写真26:300GHz帯での100Gbps無線伝送実験の様子
写真27:300GHz帯で動作する送信モジュール(左)と受信モジュール(右)

セキュリティ

「セキュリティ」をテーマに、サイバー攻撃への対策強化とデータ利活用社会の早期実現に貢献する、守りと攻めの先端セキュリティ技術の展示が行われた。

匿名化がパーソナルデータ活用を後押しします(セキュリティ:E26)

2017年に全面施行された改正個人情報保護法の重要な改正点のひとつとして挙げられるのが、「匿名加工情報」の導入である。改正前の個人情報保護法では、個人情報を利用目的以外に利用したり、第三者に提供したりするには本人の同意を得る必要があった。しかし、改正後の個人情報保護法では、個人情報を匿名加工情報に加工すれば、目的外での利用や第三者への提供が可能となった。これにより、個人情報をビジネスに利活用することができる。
本展示で紹介されていたのは、匿名加工情報の作成基準をふまえ、個人情報の加工を行う「匿名加工情報作成ソフトウェア」。加工には、匿名性の代表的な指標である「k-匿名性」を満たす匿名化を実装している。
具体的には、希少な人のデータを取り除く「削除」、項目の値をより粗くする「一般化」といった一般的な手法に加え、NTTが独自に開発した「Pk-匿名化」など、データの種類や分析目的に応じて使い分けることができる。さらに、加工したデータについて匿名性・有用性を複数の指標で評価することもできる。
利用シーンには、匿名化した医療データの創薬研究や医療AI開発のほか、匿名化した購買データのマーケティングや商品開発などを想定している。
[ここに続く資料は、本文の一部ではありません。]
## src/rtl/plugboard_pkg.sv

```systemverilog
// Shared encodings for the programmable plugboard: programming ops, status codes,
// controller states and a one-hot test used on both the lookup and programming paths.
package plugboard_pkg;

  typedef enum logic [1:0] {
    OP_ADD    = 2'b00,
    OP_REMOVE = 2'b01,
    OP_CLEAR  = 2'b10,
    OP_RSVD   = 2'b11
  } op_e;

  typedef enum logic [2:0] {
    ERR_OK          = 3'd0,
    ERR_BAD_ONEHOT  = 3'd1,
    ERR_SAME_LETTER = 3'd2,
    ERR_A_PLUGGED   = 3'd3,
    ERR_B_PLUGGED   = 3'd4,
    ERR_FULL        = 3'd5,
    ERR_NOT_FOUND   = 3'd6,
    ERR_BAD_OP      = 3'd7
  } err_e;

  typedef enum logic [2:0] {
    ST_IDLE,
    ST_CHECK,
    ST_WRITE,
    ST_CLEAR,
    ST_RESP
  } state_e;

  // Widest alphabet the one-hot helper accepts; callers zero-extend into it.
  localparam int MAX_LETTERS = 64;

  function automatic logic is_onehot(input logic [MAX_LETTERS-1:0] v);
    return (v != '0) && ((v & (v - MAX_LETTERS'(1))) == '0);
  endfunction

endpackage

```

## src/rtl/plugboard_match.sv

```systemverilog
// Combinational search of one letter against every valid plug slot; reports
// whether it is plugged, in which slot, and the letter it is wired to.
module plugboard_match #(
  parameter int LETTERS   = 26,
  parameter int MAX_PAIRS = 10,
  parameter int IDX_W     = 4
) (
  input  logic [LETTERS-1:0]   letter,
  input  logic [LETTERS-1:0]   slot_a [MAX_PAIRS],
  input  logic [LETTERS-1:0]   slot_b [MAX_PAIRS],
  input  logic [MAX_PAIRS-1:0] slot_valid,
  output logic                 hit,
  output logic [IDX_W-1:0]     idx,
  output logic [LETTERS-1:0]   partner
);

  // NOTE: every output gets a default before the loop so no path leaves it unassigned (no latch).
  always_comb begin
    hit     = 1'b0;
    idx     = '0;
    partner = '0;
    for (int i = 0; i < MAX_PAIRS; i++) begin
      if (slot_valid[i] && letter == slot_a[i]) begin
        hit     = 1'b1;
        idx     = IDX_W'(i);
        partner = slot_b[i];
      end else if (slot_valid[i] && letter == slot_b[i]) begin
        hit     = 1'b1;
        idx     = IDX_W'(i);
        partner = slot_a[i];
      end
    end
  end

endmodule

```

## src/rtl/plugboard_table.sv

```systemverilog
// Programmable Enigma plugboard: slot table of reciprocal swaps, registered one-hot
// lookup, and a ready/valid programming port with a conflict-checking controller.
module plugboard_table
  import plugboard_pkg::*;
#(
  parameter int LETTERS   = 26,
  parameter int MAX_PAIRS = 10,
  parameter int CNT_W     = $clog2(MAX_PAIRS + 1)
) (
  input  logic               CLOCK_50,
  input  logic               reset,
  input  logic               in_valid,
  input  logic [LETTERS-1:0] in_letter,
  output logic               out_valid,
  output logic [LETTERS-1:0] out_letter,
  output logic               out_bad,
  input  logic               prog_valid,
  output logic               prog_ready,
  input  logic [1:0]         prog_op,
  input  logic [LETTERS-1:0] prog_a,
  input  logic [LETTERS-1:0] prog_b,
  output logic               done,
  output logic [2:0]         err,
  output logic [CNT_W-1:0]   pair_count
);

  localparam int IDX_W = (MAX_PAIRS > 1) ? $clog2(MAX_PAIRS) : 1;

  state_e state, state_nx;
  op_e    cap_op;
  err_e   err_q, check_err;

  logic [LETTERS-1:0]   cap_a, cap_b;
  logic [LETTERS-1:0]   slot_a [MAX_PAIRS];
  logic [LETTERS-1:0]   slot_b [MAX_PAIRS];
  logic [MAX_PAIRS-1:0] slot_valid;
  logic [IDX_W-1:0]     clr_idx, free_idx;
  logic                 accept, lk_onehot, a_onehot, b_onehot;

  logic               lk_hit, a_hit, b_hit;
  logic [IDX_W-1:0]   lk_idx, a_idx, b_idx;
  logic [LETTERS-1:0] lk_partner, a_partner, b_partner;
  logic               unused_match;

  function automatic logic [CNT_W-1:0] popcount(input logic [MAX_PAIRS-1:0] v);
    logic [CNT_W-1:0] c;
    c = '0;
    for (int i = 0; i < MAX_PAIRS; i++) c = c + CNT_W'(v[i]);
    return c;
  endfunction

  plugboard_match #(.LETTERS(LETTERS), .MAX_PAIRS(MAX_PAIRS), .IDX_W(IDX_W)) u_match_lookup (
    .letter(in_letter), .slot_a(slot_a), .slot_b(slot_b), .slot_valid(slot_valid),
    .hit(lk_hit), .idx(lk_idx), .partner(lk_partner)
  );

  plugboard_match #(.LETTERS(LETTERS), .MAX_PAIRS(MAX_PAIRS), .IDX_W(IDX_W)) u_match_a (
    .letter(cap_a), .slot_a(slot_a), .slot_b(slot_b), .slot_valid(slot_valid),
    .hit(a_hit), .idx(a_idx), .partner(a_partner)
  );

  plugboard_match #(.LETTERS(LETTERS), .MAX_PAIRS(MAX_PAIRS), .IDX_W(IDX_W)) u_match_b (
    .letter(cap_b), .slot_a(slot_a), .slot_b(slot_b), .slot_valid(slot_valid),
    .hit(b_hit), .idx(b_idx), .partner(b_partner)
  );

  assign unused_match = ^{lk_idx, a_partner, b_idx, b_partner};

  assign lk_onehot = is_onehot(MAX_LETTERS'(in_letter));
  assign a_onehot  = is_onehot(MAX_LETTERS'(cap_a));
  assign b_onehot  = is_onehot(MAX_LETTERS'(cap_b));
  assign accept    = prog_valid && prog_ready;
  assign err       = done ? err_q : ERR_OK;

  // NOTE: sequential state uses non-blocking assignments so every register samples pre-edge values.
  always_ff @(posedge CLOCK_50) begin
    if (reset) begin
      out_valid  <= 1'b0;
      out_letter <= '0;
      out_bad    <= 1'b0;
    end else begin
      out_valid  <= in_valid;
      out_bad    <= in_valid && !lk_onehot;
      out_letter <= (!in_valid || !lk_onehot) ? '0 : (lk_hit ? lk_partner : in_letter);
    end
  end

  // Checks are ordered so the first failing rule decides the reported code.
  always_comb begin
    check_err = ERR_OK;
    if (cap_op == OP_RSVD)
      check_err = ERR_BAD_OP;
    else if (cap_op != OP_CLEAR && (!a_onehot || (cap_op == OP_ADD && !b_onehot)))
      check_err = ERR_BAD_ONEHOT;
    else if (cap_op == OP_ADD && cap_a == cap_b)
      check_err = ERR_SAME_LETTER;
    else if (cap_op == OP_ADD && a_hit)
      check_err = ERR_A_PLUGGED;
    else if (cap_op == OP_ADD && b_hit)
      check_err = ERR_B_PLUGGED;
    else if (cap_op == OP_ADD && pair_count == CNT_W'(MAX_PAIRS))
      check_err = ERR_FULL;
    else if (cap_op == OP_REMOVE && !a_hit)
      check_err = ERR_NOT_FOUND;
  end

  always_comb begin
    free_idx = '0;
    for (int i = MAX_PAIRS - 1; i >= 0; i--)
      if (!slot_valid[i]) free_idx = IDX_W'(i);
  end

  always_comb begin
    state_nx   = state;
    prog_ready = 1'b0;
    done       = 1'b0;
    unique case (state)
      ST_IDLE: begin
        prog_ready = 1'b1;
        if (prog_valid) state_nx = ST_CHECK;
      end
      ST_CHECK: begin
        if (check_err != ERR_OK)  state_nx = ST_RESP;
        else if (cap_op == OP_CLEAR) state_nx = ST_CLEAR;
        else                      state_nx = ST_WRITE;
      end
      ST_WRITE: state_nx = ST_RESP;
      ST_CLEAR: if (clr_idx == IDX_W'(MAX_PAIRS - 1)) state_nx = ST_RESP;
      ST_RESP: begin
        done     = 1'b1;
        state_nx = ST_IDLE;
      end
      default: state_nx = ST_IDLE;
    endcase
  end

  always_ff @(posedge CLOCK_50) begin
    if (reset) state <= ST_IDLE;
    else       state <= state_nx;
  end

  always_ff @(posedge CLOCK_50) begin
    if (reset) begin
      slot_valid <= '0;
      pair_count <= '0;
      clr_idx    <= '0;
      err_q      <= ERR_OK;
      cap_op     <= OP_ADD;
      cap_a      <= '0;
      cap_b      <= '0;
    end else begin
      pair_count <= popcount(slot_valid);
      if (accept) begin
        cap_op <= op_e'(prog_op);
        cap_a  <= prog_a;
        cap_b  <= prog_b;
      end
      if (state == ST_CHECK) begin
        err_q   <= check_err;
        clr_idx <= '0;
      end
      if (state == ST_WRITE) begin
        if (cap_op == OP_ADD) slot_valid[free_idx] <= 1'b1;
        else                  slot_valid[a_idx]    <= 1'b0;
      end
      if (state == ST_CLEAR) begin
        slot_valid[clr_idx] <= 1'b0;
        clr_idx             <= clr_idx + IDX_W'(1);
      end
    end
  end

  // NOTE: slot letters carry no reset; the valid bits alone decide whether a slot is live.
  always_ff @(posedge CLOCK_50) begin
    if (state == ST_WRITE && cap_op == OP_ADD) begin
      slot_a[free_idx] <= cap_a;
      slot_b[free_idx] <= cap_b;
    end
  end

endmodule

```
写真28:匿名加工情報作成ソフトウェアの画面(匿名加工情報作成画面)
写真29:匿名加工情報作成ソフトウェアの画面(匿名加工情報評価画面)

鍵交換の負荷を軽減し、安定したVPN接続を提供します(セキュリティ:E25)

昨今、リモートワークの増加により、自宅などからVPN(Virtual Private Network:仮想専用線)を利用して会社内の端末へリモートアクセスするのが一般的になりつつある。VPNを用いたリモートアクセスは、暗号技術に基づいているためセキュリティが確保される。
しかし、始業時刻などに多数のVPN接続要求が集中した場合、VPNサーバは多数のユーザと暗号鍵の交換を行うため、大量のサーバリソースを使用する必要がある。その分、すでにリモートワークを利用しているユーザのVPN通信が遅くなったり、新規にリモートワークを行うユーザのVPN接続確立に時間がかかったりするなど、VPNサービス全体の品質が低下することになる。
多者間鍵交換技術は、ユーザ認証の処理をVPNサーバが行い、鍵交換処理はすでに鍵交換が完了しているユーザに安全に委託する。これにより、VPNの安全性を保ちつつVPNサーバの負荷を低減させ、大量のVPN接続要求を安定して処理することができる。
展示デモでは、VPNサーバのCPU負荷の比較を行っており、従来技術のSSL-VPN接続がたびたび100%に達していたのに対し、多者間鍵交換技術はCPU負荷がほとんどない状態だった。また、同時に行っていた、50ユーザ同時アクセス時のSSL-VPN接続の状況比較では、従来技術がVPNサーバのCPU負荷増大の影響で半数近くがタイムアウトによる接続失敗したのに対し、多者間鍵交換技術ではすべての接続が成功しており、安定したVPN接続が行える様子を確認することができた。
利用シーンは、企業でのVPN接続のほかに、人気のある動画コンテンツに同時アクセスする際の接続処理などを想定している。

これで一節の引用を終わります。